Como todo acidente é uma cadeia de eventos. Ainda que o pneu tenha explodido e que a ruptura no tanque tivesse causado o incêndio registrado nas fotografias, os especialistas acreditam que o Concorde teria decolado sem problema se pudesse ter mantido a trajetória na pista, inclusive descolando da pista bem antes do ponto onde o pedaço do DC-10 havia caído. Isso não aconteceu porque o Rotate se deu a 188 nós de velocidade, 11 a menos que o mínimo possível. O relatório oficial menciona a antecipação do Rotate como uma decisão do cockpit em função do incêndio, mas há quem diga que a razão real seria evitar o choque inevitável com um 747 recém chegado que aguardava na interseção com o presidente Jacques Chirac e bordo. A imagem frontal do jato, já em chamas, foi tirada por um passageiro desse Jumbo. Ainda assim, a decolagem precipitada poderia ter ocorrido, mesmo com dificuldade, se o Concorde não estivesse com uma tonelada acima do limite de peso estrutural certificado. Relatos da época citavam o embarque, supostamente não declarado, de 19 malas extras (mais 500 kg) nos instantes que antecederam o voo, além de 1,2 toneladas de combustível que deveria ter sido consumido no taxiamento e não foi.
Vem, então, outro elemento dessa história por trás da história. O vento. Instantes antes da decolagem, o cockpit foi informado de que o vento havia passado a ser de cauda, com 8 nós de velocidade. Sendo assim, o peso máximo de decolagem (MTOW) nessas condições havia passado a ser de 180 toneladas, seis a menos que o Concorde carregava. Isso deveria forçar os pilotos a rever os cálculos de decolagem, mas a informação aparentemente não foi considerada e deveria. As malas extras estavam no compartimento de carga da parte traseira, da mesma forma que o combustível excedente, o que levou o centro de gravidade também para a parte traseira.
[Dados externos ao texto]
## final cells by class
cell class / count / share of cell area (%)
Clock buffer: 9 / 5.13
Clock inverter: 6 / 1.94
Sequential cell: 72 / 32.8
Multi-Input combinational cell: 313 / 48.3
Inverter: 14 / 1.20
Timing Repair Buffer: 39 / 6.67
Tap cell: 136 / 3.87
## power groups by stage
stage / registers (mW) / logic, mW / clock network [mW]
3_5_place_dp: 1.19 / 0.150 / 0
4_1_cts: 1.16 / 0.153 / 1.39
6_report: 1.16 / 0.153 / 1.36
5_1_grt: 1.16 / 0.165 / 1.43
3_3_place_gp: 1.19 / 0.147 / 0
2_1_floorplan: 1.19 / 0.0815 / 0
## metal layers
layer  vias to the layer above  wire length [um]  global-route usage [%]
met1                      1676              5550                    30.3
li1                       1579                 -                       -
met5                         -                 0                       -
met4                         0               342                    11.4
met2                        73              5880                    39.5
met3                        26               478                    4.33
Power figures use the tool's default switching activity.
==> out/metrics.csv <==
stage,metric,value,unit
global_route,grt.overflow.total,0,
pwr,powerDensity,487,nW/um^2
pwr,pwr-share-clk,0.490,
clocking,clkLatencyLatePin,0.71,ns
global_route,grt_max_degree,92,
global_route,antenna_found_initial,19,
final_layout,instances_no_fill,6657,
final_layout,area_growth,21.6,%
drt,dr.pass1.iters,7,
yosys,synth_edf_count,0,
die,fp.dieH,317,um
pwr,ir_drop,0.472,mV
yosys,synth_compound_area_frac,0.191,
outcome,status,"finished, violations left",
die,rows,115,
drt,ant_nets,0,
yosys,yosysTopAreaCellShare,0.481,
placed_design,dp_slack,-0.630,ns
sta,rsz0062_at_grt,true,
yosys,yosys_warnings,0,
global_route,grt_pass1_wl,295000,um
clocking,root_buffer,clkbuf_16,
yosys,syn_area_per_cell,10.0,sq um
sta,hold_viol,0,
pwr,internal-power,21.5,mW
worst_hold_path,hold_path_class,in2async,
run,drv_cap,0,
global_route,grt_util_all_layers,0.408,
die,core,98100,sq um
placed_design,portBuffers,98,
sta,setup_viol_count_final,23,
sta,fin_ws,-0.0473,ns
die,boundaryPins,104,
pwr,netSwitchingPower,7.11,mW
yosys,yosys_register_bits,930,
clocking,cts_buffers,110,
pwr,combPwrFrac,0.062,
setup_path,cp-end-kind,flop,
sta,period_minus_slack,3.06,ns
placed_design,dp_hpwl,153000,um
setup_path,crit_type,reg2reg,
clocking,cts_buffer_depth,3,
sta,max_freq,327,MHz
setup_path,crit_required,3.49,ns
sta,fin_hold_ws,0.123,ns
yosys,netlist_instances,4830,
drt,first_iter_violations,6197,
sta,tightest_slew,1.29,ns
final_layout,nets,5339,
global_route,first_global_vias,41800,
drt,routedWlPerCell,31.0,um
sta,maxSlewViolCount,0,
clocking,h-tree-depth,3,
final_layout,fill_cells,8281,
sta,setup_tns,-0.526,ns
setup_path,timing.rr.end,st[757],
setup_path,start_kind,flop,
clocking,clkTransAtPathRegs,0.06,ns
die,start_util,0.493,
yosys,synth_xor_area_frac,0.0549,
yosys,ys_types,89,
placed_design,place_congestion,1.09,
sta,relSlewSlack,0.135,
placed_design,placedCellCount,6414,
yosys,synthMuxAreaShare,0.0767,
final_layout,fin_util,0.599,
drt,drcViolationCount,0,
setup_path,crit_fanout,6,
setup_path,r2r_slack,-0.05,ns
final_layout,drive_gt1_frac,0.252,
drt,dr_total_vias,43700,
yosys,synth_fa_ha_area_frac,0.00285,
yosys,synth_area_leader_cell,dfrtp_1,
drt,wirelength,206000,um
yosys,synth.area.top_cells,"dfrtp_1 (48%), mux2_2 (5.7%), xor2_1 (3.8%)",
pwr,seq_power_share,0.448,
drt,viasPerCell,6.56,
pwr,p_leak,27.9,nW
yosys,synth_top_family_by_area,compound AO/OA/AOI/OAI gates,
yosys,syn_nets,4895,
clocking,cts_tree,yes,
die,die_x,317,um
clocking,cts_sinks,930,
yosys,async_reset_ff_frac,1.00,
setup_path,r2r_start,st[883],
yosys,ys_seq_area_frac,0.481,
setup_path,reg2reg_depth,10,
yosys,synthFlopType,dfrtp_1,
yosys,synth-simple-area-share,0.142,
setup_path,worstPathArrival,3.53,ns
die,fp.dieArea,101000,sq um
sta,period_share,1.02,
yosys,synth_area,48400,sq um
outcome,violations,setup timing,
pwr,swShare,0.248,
File: src/verilog/obf_pkg.sv
// Package with register map, field positions and reset values of the one-bit FIFO
package obf_pkg;
   // Register word offsets (byte addresses)
   localparam logic [3:0] OFS_CTRL   = 4'h0;
   localparam logic [3:0] OFS_STATUS = 4'h4;
   localparam logic [3:0] OFS_MASK   = 4'h8;
   localparam logic [3:0] OFS_LEVEL  = 4'hc;
   // Control fields
   localparam int CTRL_STROBED_BIT = 0;
   localparam int CTRL_FALLING_BIT = 1;
   // Status / mask fields
   localparam int ST_WR_REFUSED = 0;
   localparam int ST_RD_REFUSED = 1;
   localparam int ST_HALF_RISE  = 2;
   localparam int ST_WIDTH      = 3;
   // Values after reset
   localparam logic [1:0]        CTRL_RST   = 2'h0;
   localparam logic [ST_WIDTH-1:0] STATUS_RST = 3'h0;
   localparam logic [ST_WIDTH-1:0] MASK_RST   = 3'h0;
   localparam logic              IR_RST     = 1'h1;
   localparam logic              OR_RST     = 1'h0;
   // Default geometry
   localparam int DEPTH_DEF      = 64;
   localparam int AFE_OFFSET_DEF = 8;
endpackage : obf_pkg
<file path="src/hdl/ulmc_pkg.sv">
package ulmc_pkg;

  // ****************************************
  // Register offsets
  // ****************************************
  localparam logic [2:0] OFS_DATA = 3'h0;
  localparam logic [2:0] OFS_DIV_HIGH = 3'h1;
  localparam logic [2:0] OFS_FIFO = 3'h2;
  localparam logic [2:0] OFS_LINE = 3'h3;
  localparam logic [2:0] OFS_MODEM = 3'h4;
  localparam logic [2:0] OFS_LSTAT = 3'h5;
  localparam logic [2:0] OFS_MSTAT = 3'h6;
  localparam logic [2:0] OFS_SCRATCH = 3'h7;

  // ****************************************
  // Field positions
  // ****************************************
  localparam int LF_STOP = 2;
  localparam int LF_PAR_EN = 3;
  localparam int LF_EVEN = 4;
  localparam int LF_FORCE = 5;
  localparam int LF_BREAK = 6;
  localparam int LF_DLAB = 7;
  localparam int MC_DTR = 0;
  localparam int MC_RTS = 1;
  localparam int MC_BANK = 2;
  localparam int MC_OP2 = 3;
  localparam int MC_LOOP = 4;
  localparam int MC_XANY = 5;
  localparam int MC_IR = 6;
  localparam int MC_PRESC = 7;
  localparam int EF_SWFLOW = 3;
  localparam int EF_ENH = 4;
  localparam int EF_ARTS = 6;
  localparam int EF_ACTS = 7;
  localparam int FC_EN = 0;
  localparam int FC_RXRST = 1;
  localparam int FC_TXRST = 2;

  // ****************************************
  // Reset values and tables
  // ****************************************
  localparam logic [7:0] LINE_RST = 8'h05;
  localparam logic [7:0] SCRATCH_RST = 8'hFF;
  localparam logic [15:0] DIV_RST = 16'h0001;
  localparam logic [3:0][6:0] RX_TRIG_LVL = {7'h3C, 7'h38, 7'h10, 7'h08};
  localparam logic [3:0][6:0] TX_TRIG_LVL = {7'h38, 7'h20, 7'h10, 7'h08};

  // ****************************************
  // Timing counts, in 16x sample ticks except the prescaler (clocks) and the timeout terms (characters, bits)
  // ****************************************
  localparam logic [1:0] PRESC_LAST = 2'h3;
  localparam logic [3:0] START_MID = 4'h7;
  localparam logic [4:0] BIT_END = 5'h0F;
  localparam logic [4:0] STOP_ONE_END = 5'h0F;
  localparam logic [4:0] STOP_HALF_END = 5'h17;
  localparam logic [4:0] STOP_TWO_END = 5'h1F;
  localparam logic [4:0] IR_PULSE = 5'h03;
  localparam logic [4:0] IR_HOLD = 5'h10;
  localparam int TOUT_CHARS = 4;
  localparam int TOUT_BITS = 12;
  localparam int TICKS_PER_BIT = 16;

  typedef enum logic [2:0] {TX_IDLE, TX_START, TX_DATA, TX_PAR, TX_STOP} ulmc_tx_state_t;
  typedef enum logic [2:0] {RX_IDLE, RX_START, RX_DATA, RX_PAR, RX_STOP} ulmc_rx_state_t;

  typedef struct packed {
    logic wr;
    logic rd;
    logic [2:0] addr;
    logic [7:0] wdata;
  } ulmc_reg_req_t;

  typedef struct packed {
    logic cd_n;
    logic ri_n;
    logic dsr_n;
    logic cts_n;
  } ulmc_modem_in_t;

endpackage

</file>
<file path="src/hdl/ulmc_fifo.sv">
`timescale 1ns/1ps
module ulmc_fifo #(
  parameter int W = 8,
  parameter int D = 4,
  localparam int AW = $clog2(D),
  localparam int CW = $clog2(D + 1)
) (
  input wire logic clk,
  input wire logic rst,
  input wire logic flush,
  input wire logic in_valid,
  output logic in_ready,
  input wire logic [W-1:0] in_data,
  output logic out_valid,
  input wire logic out_ready,
  output logic [W-1:0] out_data,
  output logic [CW-1:0] count
);
  typedef struct packed {
    logic [D-1:0][W-1:0] mem;
    logic [AW-1:0] wp;
    logic [AW-1:0] rp;
    logic [CW-1:0] cnt;
  } ulmc_fifo_st_t;

  ulmc_fifo_st_t s_r, s_nxt;
  logic push;
  logic pop;

  // Handshake view of the state; full refuses, empty withholds
  assign in_ready = s_r.cnt != CW'(D);
  assign out_valid = s_r.cnt != '0;
  assign out_data = s_r.mem[s_r.rp];
  assign count = s_r.cnt;
  assign push = in_valid && in_ready;
  assign pop = out_valid && out_ready;

  // Pointer and level update; flush beats any push or pop
  always_comb begin
    s_nxt = s_r;
    if (push) begin
      s_nxt.mem[s_r.wp] = in_data;
      s_nxt.wp = (s_r.wp == AW'(D - 1)) ? '0 : s_r.wp + AW'(1);
    end
    if (pop) begin
      s_nxt.rp = (s_r.rp == AW'(D - 1)) ? '0 : s_r.rp + AW'(1);
    end
    s_nxt.cnt = s_r.cnt + CW'(push) - CW'(pop);
    if (flush) begin
      s_nxt.wp = '0;
      s_nxt.rp = '0;
      s_nxt.cnt = '0;
    end
  end

  // State register
  always_ff @(posedge clk or posedge rst) begin
    if (rst) begin
      s_r <= '0;
    end else begin
      s_r <= s_nxt;
    end
  end
endmodule

</file>
<file path="src/hdl/ulmc_top.sv">
`timescale 1ns/1ps
module ulmc_top #(
  parameter int DEPTH = 4,
  parameter logic [7:0] XON_CHAR = 8'h11,
  parameter logic [7:0] XOFF_CHAR = 8'h13
) (
  input wire logic clk,
  input wire logic rst,
  input wire ulmc_pkg::ulmc_reg_req_t req,
  output logic [7:0] rdata,
  input wire logic rx_pin,
  output logic tx_pin,
  input wire ulmc_pkg::ulmc_modem_in_t modem_in,
  output logic dtr_n,
  output logic rts_n,
  output logic rx_irq,
  output logic tx_irq
);
  import ulmc_pkg::*;
  localparam int CW = $clog2(DEPTH + 1);

  typedef struct packed {
    logic [7:0] line;
    logic [7:0] modem_control;
    logic [7:0] enhanced_feature_control;
    logic [7:0] scratch;
    logic [7:0] thresh;
    logic [7:0] tlev;
    logic [15:0] div;
    logic fifo_en;
    logic [1:0] rx_trig;
    logic [1:0] tx_trig;
    logic [7:0] rdata;
    logic [4:0] sync1;
    logic [4:0] sync2;
    logic [3:0] mprev;
    logic [3:0] mdelta;
    logic [1:0] pre_cnt;
    logic [15:0] baud_cnt;
    ulmc_tx_state_t tx_st;
    logic [7:0] tx_sh;
    logic [4:0] tx_tick;
    logic [2:0] tx_bit;
    logic tx_par;
    logic tx_line;
    ulmc_rx_state_t rx_st;
    logic [7:0] rx_sh;
    logic [3:0] rx_tick;
    logic [2:0] rx_bit;
    logic rx_par;
    logic [4:0] ir_hold;
    logic [10:0] tout;
    logic tout_flag;
    logic overrun;
    logic perr;
    logic halted;
    logic tx_pin;
    logic dtr_n;
    logic rts_n;
    logic rx_irq;
    logic tx_irq;
  } ulmc_top_st_t;

  ulmc_top_st_t s_r, s_nxt;

  // ****************************************
  // Parity of a character under the line format
  // ****************************************
  function automatic logic par_of(input logic [7:0] d, input logic [7:0] lf);
    logic [7:0] m;
    m = d & (8'hFF >> (2'h3 - lf[1:0]));
    if (lf[LF_FORCE]) begin
      par_of = ~lf[LF_EVEN];
    end else begin
      par_of = lf[LF_EVEN] ? ^m : ~^m;
    end
  endfunction

  // ****************************************
  // Data FIFOs
  // ****************************************
  logic tx_in_valid, tx_in_ready, tx_out_valid, tx_out_ready;
  logic [7:0] tx_out_data;
  logic [CW-1:0] tx_count;
  logic rx_in_valid, rx_in_ready, rx_out_valid, rx_out_ready;
  logic [7:0] rx_in_data, rx_out_data;
  logic [CW-1:0] rx_count;
  logic tx_flush, rx_flush;

  ulmc_fifo #(.W(8), .D(DEPTH)) u_tx_fifo (
    .clk(clk),
    .rst(rst),
    .flush(tx_flush),
    .in_valid(tx_in_valid),
    .in_ready(tx_in_ready),
    .in_data(req.wdata),
    .out_valid(tx_out_valid),
    .out_ready(tx_out_ready),
    .out_data(tx_out_data),
    .count(tx_count)
  );

  ulmc_fifo #(.W(8), .D(DEPTH)) u_rx_fifo (
    .clk(clk),
    .rst(rst),
    .flush(rx_flush),
    .in_valid(rx_in_valid),
    .in_ready(rx_in_ready),
    .in_data(rx_in_data),
    .out_valid(rx_out_valid),
    .out_ready(rx_out_ready),
    .out_data(rx_out_data),
    .count(rx_count)
  );

  // ****************************************
  // Decoded controls
  // ****************************************
  logic dlab, bank, loop, ir, sw_flow, tick, pre_tick, cts_off;
  logic [15:0] div_last;
  logic [2:0] last_bit;
  logic [4:0] stop_end;
  logic [3:0] frame_bits;
  logic [10:0] tout_last;
  logic [3:0] mstat;
  logic rx_line, rx_done, rx_store;
  logic [7:0] rx_char;
  logic wr_fcr, rd_msr, rd_lsr;

  assign dlab = s_r.line[LF_DLAB];
  assign bank = s_r.enhanced_feature_control[EF_ENH] && s_r.modem_control[MC_BANK];
  assign loop = s_r.modem_control[MC_LOOP];
  assign ir = s_r.modem_control[MC_IR];
  assign sw_flow = s_r.enhanced_feature_control[EF_SWFLOW];
  assign cts_off = s_r.enhanced_feature_control[EF_ACTS] && !mstat[0];
  assign last_bit = 3'h4 + {1'b0, s_r.line[1:0]};
  // One stop, or 1.5 for 5-bit words and 2 otherwise
  assign stop_end = !s_r.line[LF_STOP] ? STOP_ONE_END
                  : (s_r.line[1:0] == 2'h0) ? STOP_HALF_END : STOP_TWO_END;
  assign frame_bits = 4'h7 + {2'h0, s_r.line[1:0]} + {3'h0, s_r.line[LF_PAR_EN]} + {3'h0, s_r.line[LF_STOP]};
  assign tout_last = 11'((TOUT_CHARS * int'(frame_bits) + TOUT_BITS) * TICKS_PER_BIT - 1);
  assign div_last = (s_r.div == '0) ? '0 : s_r.div - 16'h0001;

  // Prescaler gates the baud counter; tick is the 16x sample strobe
  assign pre_tick = !s_r.modem_control[MC_PRESC] || (s_r.pre_cnt == PRESC_LAST);
  assign tick = pre_tick && (s_r.baud_cnt >= div_last);

  // Modem status: pins normally, control bits in loopback
  assign mstat = loop ? {s_r.modem_control[MC_OP2], s_r.modem_control[MC_BANK], s_r.modem_control[MC_DTR], s_r.modem_control[MC_RTS]}
                      : ~s_r.sync2[4:1];

  // Receive line source: internal loop, infrared decode or the pin
  assign rx_line = loop ? (s_r.tx_line && !s_r.line[LF_BREAK])
                 : ir ? (s_r.ir_hold == '0) : s_r.sync2[0];

  // Received character end, right aligned for short words
  assign rx_done = tick && (s_r.rx_st == RX_STOP) && (s_r.rx_tick == BIT_END[3:0]);
  assign rx_char = s_r.rx_sh >> (2'h3 - s_r.line[1:0]);
  // Flow characters are swallowed while software flow is on
  assign rx_store = !(sw_flow && (rx_char == XON_CHAR || rx_char == XOFF_CHAR));
  assign rx_in_valid = rx_done && rx_store;
  assign rx_in_data = rx_char;

  // Register port strobes
  assign tx_in_valid = req.wr && (req.addr == OFS_DATA) && !dlab;
  assign rx_out_ready = req.rd && (req.addr == OFS_DATA) && !dlab;
  assign wr_fcr = req.wr && (req.addr == OFS_FIFO) && !dlab;
  assign rx_flush = wr_fcr && req.wdata[FC_EN] && req.wdata[FC_RXRST];
  assign tx_flush = wr_fcr && req.wdata[FC_EN] && req.wdata[FC_TXRST];
  assign rd_msr = req.rd && (req.addr == OFS_MSTAT) && !bank;
  assign rd_lsr = req.rd && (req.addr == OFS_LSTAT);
  // Transmitter takes a character only on a tick while free to send
  assign tx_out_ready = (s_r.tx_st == TX_IDLE) && tick && !s_r.halted && !cts_off;

  // ****************************************
  // Next-state logic
  // ****************************************
  always_comb begin
    s_nxt = s_r;

    // Input synchronisers, rx pin and modem pins
    s_nxt.sync1 = {modem_in.cd_n, modem_in.ri_n, modem_in.dsr_n, modem_in.cts_n, rx_pin};
    s_nxt.sync2 = s_r.sync1;

    // Baud generation
    s_nxt.pre_cnt = s_r.pre_cnt + 2'h1;
    if (tick) begin
      s_nxt.baud_cnt = '0;
    end else if (pre_tick) begin
      s_nxt.baud_cnt = s_r.baud_cnt + 16'h0001;
    end

    // Register writes
    if (req.wr) begin
      unique case (req.addr)
        OFS_DATA: if (dlab) s_nxt.div[7:0] = req.wdata;
        OFS_DIV_HIGH: if (dlab) s_nxt.div[15:8] = req.wdata;
        OFS_FIFO: begin
          if (dlab) begin
            s_nxt.enhanced_feature_control = req.wdata;
          end else if (req.wdata[FC_EN]) begin
            s_nxt.fifo_en = 1'b1;
            s_nxt.rx_trig = req.wdata[7:6];
            s_nxt.tx_trig = req.wdata[5:4];
          end else begin
            s_nxt.fifo_en = 1'b0;
          end
        end
        OFS_LINE: s_nxt.line = req.wdata;
        OFS_MODEM: begin
          s_nxt.modem_control[4:0] = req.wdata[4:0];
          if (s_r.enhanced_feature_control[EF_ENH]) begin
            s_nxt.modem_control[7:5] = req.wdata[7:5];
          end
        end
        OFS_LSTAT: ;
        OFS_MSTAT: if (bank) s_nxt.thresh = req.wdata;
        OFS_SCRATCH: begin
          if (bank) begin
            s_nxt.tlev = req.wdata;
          end else begin
            s_nxt.scratch = req.wdata;
          end
        end
      endcase
    end

    // Register reads, answered one cycle later
    if (req.rd) begin
      unique case (req.addr)
        OFS_DATA: s_nxt.rdata = dlab ? s_r.div[7:0] : (rx_out_valid ? rx_out_data : 8'h00);
        OFS_DIV_HIGH: s_nxt.rdata = dlab ? s_r.div[15:8] : 8'h00;
        OFS_FIFO: s_nxt.rdata = dlab ? s_r.enhanced_feature_control : {s_r.fifo_en, s_r.fifo_en, 5'h00, !(s_r.rx_irq || s_r.tx_irq)};
        OFS_LINE: s_nxt.rdata = s_r.line;
        OFS_MODEM: s_nxt.rdata = s_r.modem_control;
        OFS_LSTAT: s_nxt.rdata = {1'b0, (tx_count == '0) && (s_r.tx_st == TX_IDLE), tx_count == '0,
                                  2'h0, s_r.perr, s_r.overrun, rx_out_valid};
        OFS_MSTAT: s_nxt.rdata = bank ? s_r.thresh : {mstat, s_r.mdelta};
        OFS_SCRATCH: s_nxt.rdata = bank ? s_r.tlev : s_r.scratch;
      endcase
    end

    // Modem deltas; a new change wins over the read that clears
    s_nxt.mprev = mstat;
    s_nxt.mdelta = (rd_msr ? 4'h0 : s_r.mdelta)
                 | {mstat[3] ^ s_r.mprev[3], s_r.mprev[2] && !mstat[2],
                    mstat[1] ^ s_r.mprev[1], mstat[0] ^ s_r.mprev[0]};

    // Transmit serializer
    if (tx_out_ready && tx_out_valid) begin
      s_nxt.tx_st = TX_START;
      s_nxt.tx_sh = tx_out_data;
      s_nxt.tx_par = par_of(tx_out_data, s_r.line);
      s_nxt.tx_tick = '0;
      s_nxt.tx_line = 1'b0;
    end else if (tick && s_r.tx_st != TX_IDLE) begin
      s_nxt.tx_tick = s_r.tx_tick + 5'h01;
      if (s_r.tx_st == TX_STOP) begin
        if (s_r.tx_tick == stop_end) s_nxt.tx_st = TX_IDLE;
      end else if (s_r.tx_tick == BIT_END) begin
        s_nxt.tx_tick = '0;
        unique case (s_r.tx_st)
          TX_START: begin
            s_nxt.tx_st = TX_DATA;
            s_nxt.tx_bit = '0;
            s_nxt.tx_line = s_r.tx_sh[0];
          end
          TX_DATA: begin
            if (s_r.tx_bit == last_bit) begin
              s_nxt.tx_st = s_r.line[LF_PAR_EN] ? TX_PAR : TX_STOP;
              s_nxt.tx_line = s_r.line[LF_PAR_EN] ? s_r.tx_par : 1'b1;
            end else begin
              s_nxt.tx_bit = s_r.tx_bit + 3'h1;
              s_nxt.tx_sh = s_r.tx_sh >> 1;
              s_nxt.tx_line = s_r.tx_sh[1];
            end
          end
          TX_PAR: begin
            s_nxt.tx_st = TX_STOP;
            s_nxt.tx_line = 1'b1;
          end
          default: s_nxt.tx_st = TX_IDLE;
        endcase
      end
    end

    // Infrared receive pulse stretch, one bit time per pulse
    if (ir && s_r.sync2[0]) begin
      s_nxt.ir_hold = IR_HOLD;
    end else if (tick && s_r.ir_hold != '0) begin
      s_nxt.ir_hold = s_r.ir_hold - 5'h01;
    end

    // Receive deserializer, mid-bit sampling at 16x
    if (tick) begin
      s_nxt.rx_tick = s_r.rx_tick + 4'h1;
      unique case (s_r.rx_st)
        RX_IDLE: begin
          s_nxt.rx_tick = '0;
          if (!rx_line) s_nxt.rx_st = RX_START;
        end
        RX_START: begin
          if (s_r.rx_tick == START_MID) begin
            s_nxt.rx_tick = '0;
            s_nxt.rx_bit = '0;
            s_nxt.rx_st = rx_line ? RX_IDLE : RX_DATA; // glitch rejection
          end
        end
        RX_DATA: begin
          if (s_r.rx_tick == BIT_END[3:0]) begin
            s_nxt.rx_sh = {rx_line, s_r.rx_sh[7:1]};
            s_nxt.rx_bit = s_r.rx_bit + 3'h1;
            if (s_r.rx_bit == last_bit) s_nxt.rx_st = s_r.line[LF_PAR_EN] ? RX_PAR : RX_STOP;
          end
        end
        RX_PAR: begin
          if (s_r.rx_tick == BIT_END[3:0]) begin
            s_nxt.rx_par = rx_line;
            s_nxt.rx_st = RX_STOP;
          end
        end
        RX_STOP: if (s_r.rx_tick == BIT_END[3:0]) s_nxt.rx_st = RX_IDLE;
      endcase
    end

    // Parity and overrun flags; a new error wins over the clearing read
    s_nxt.perr = (rd_lsr ? 1'b0 : s_r.perr)
               | (rx_done && s_r.line[LF_PAR_EN] && (s_r.rx_par != par_of(rx_char, s_r.line)));
    s_nxt.overrun = (rd_lsr ? 1'b0 : s_r.overrun) | (rx_in_valid && !rx_in_ready);

    // Software flow halt and resume
    if (rx_done) begin
      if (sw_flow && rx_char == XOFF_CHAR) begin
        s_nxt.halted = 1'b1;
      end else if ((sw_flow && rx_char == XON_CHAR) || s_r.modem_control[MC_XANY]) begin
        s_nxt.halted = 1'b0;
      end
    end
    if (!sw_flow && !s_r.modem_control[MC_XANY]) s_nxt.halted = 1'b0;

    // Receive timeout: idle data sitting in the FIFO
    if (rx_count == '0 || rx_in_valid || rx_out_ready) begin
      s_nxt.tout = '0;
    end else if (tick && s_r.tout != tout_last) begin
      s_nxt.tout = s_r.tout + 11'h001;
      if (s_r.tout + 11'h001 == tout_last) s_nxt.tout_flag = 1'b1;
    end
    if (rx_out_ready || rx_count == '0) s_nxt.tout_flag = 1'b0;

    // Pin and interrupt outputs, all registered
    s_nxt.tx_pin = loop ? 1'b1
                 : s_r.line[LF_BREAK] ? 1'b0
                 : ir ? (!s_r.tx_line && s_r.tx_st != TX_IDLE && s_r.tx_tick < IR_PULSE)
                 : s_r.tx_line;
    s_nxt.dtr_n = loop ? 1'b1 : !s_r.modem_control[MC_DTR];
    if (loop) begin
      s_nxt.rts_n = 1'b1;
    end else if (s_r.enhanced_feature_control[EF_ARTS]) begin
      // Auto flow: drop at halt level, restore at resume level
      if (7'(rx_count) >= {1'b0, s_r.thresh[3:0], 2'h0}) begin
        s_nxt.rts_n = 1'b1;
      end else if (7'(rx_count) <= {1'b0, s_r.thresh[7:4], 2'h0}) begin
        s_nxt.rts_n = 1'b0;
      end
    end else begin
      s_nxt.rts_n = !s_r.modem_control[MC_RTS];
    end
    s_nxt.rx_irq = (7'(rx_count) > RX_TRIG_LVL[s_r.rx_trig]) || s_r.tout_flag;
    s_nxt.tx_irq = (7'(DEPTH) - 7'(tx_count)) > TX_TRIG_LVL[s_r.tx_trig];
  end

  // ****************************************
  // State register
  // ****************************************
  always_ff @(posedge clk or posedge rst) begin
    if (rst) begin
      s_r <= '0;
      s_r.line <= LINE_RST;
      s_r.scratch <= SCRATCH_RST;
      s_r.div <= DIV_RST;
      s_r.sync1 <= 5'h1F;
      s_r.sync2 <= 5'h1F;
      s_r.tx_line <= 1'b1;
      s_r.tx_pin <= 1'b1;
      s_r.dtr_n <= 1'b1;
      s_r.rts_n <= 1'b1;
    end else begin
      s_r <= s_nxt;
    end
  end

  assign rdata = s_r.rdata;
  assign tx_pin = s_r.tx_pin;
  assign dtr_n = s_r.dtr_n;
  assign rts_n = s_r.rts_n;
  assign rx_irq = s_r.rx_irq;
  assign tx_irq = s_r.tx_irq;
endmodule

</file>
Para um limite de 54,2%, acredita-se que o Concorde estava com 54.6% ou mais quando o combustível vazando também empurrava o centro de gravidade mais para trás. A mudança do vento tornou crítico esse elemento.
Quadrirreator, o Concorde teve o motor numero 4 desligado quando o incêndio começou. O engenheiro de vôo, porém, desligou logo em seguida também o motor 3, quando o jato estava a apenas 25 pé do solo (o mínimo recomendável é 400 pés) e sem que esse segundo motor estivesse em chamas, como a investigação mostrou. Isso deixou o avião com empuxo apenas em um lado em um momento crítico onde a potência era a única garantia de sobrevivência. Especialistas afirmam que o fogo se extinguiria sozinho com o tanque vazio e provavelmente o Concorde se recuperaria depois, mesmo com três propulsores. Mas vento de cauda, peso em excesso, centro de gravidade errado, trens de pouso desalinhados, tripulação perdida e velocidade insuficiente, nada pode ser feito. O Concorde estava condenado.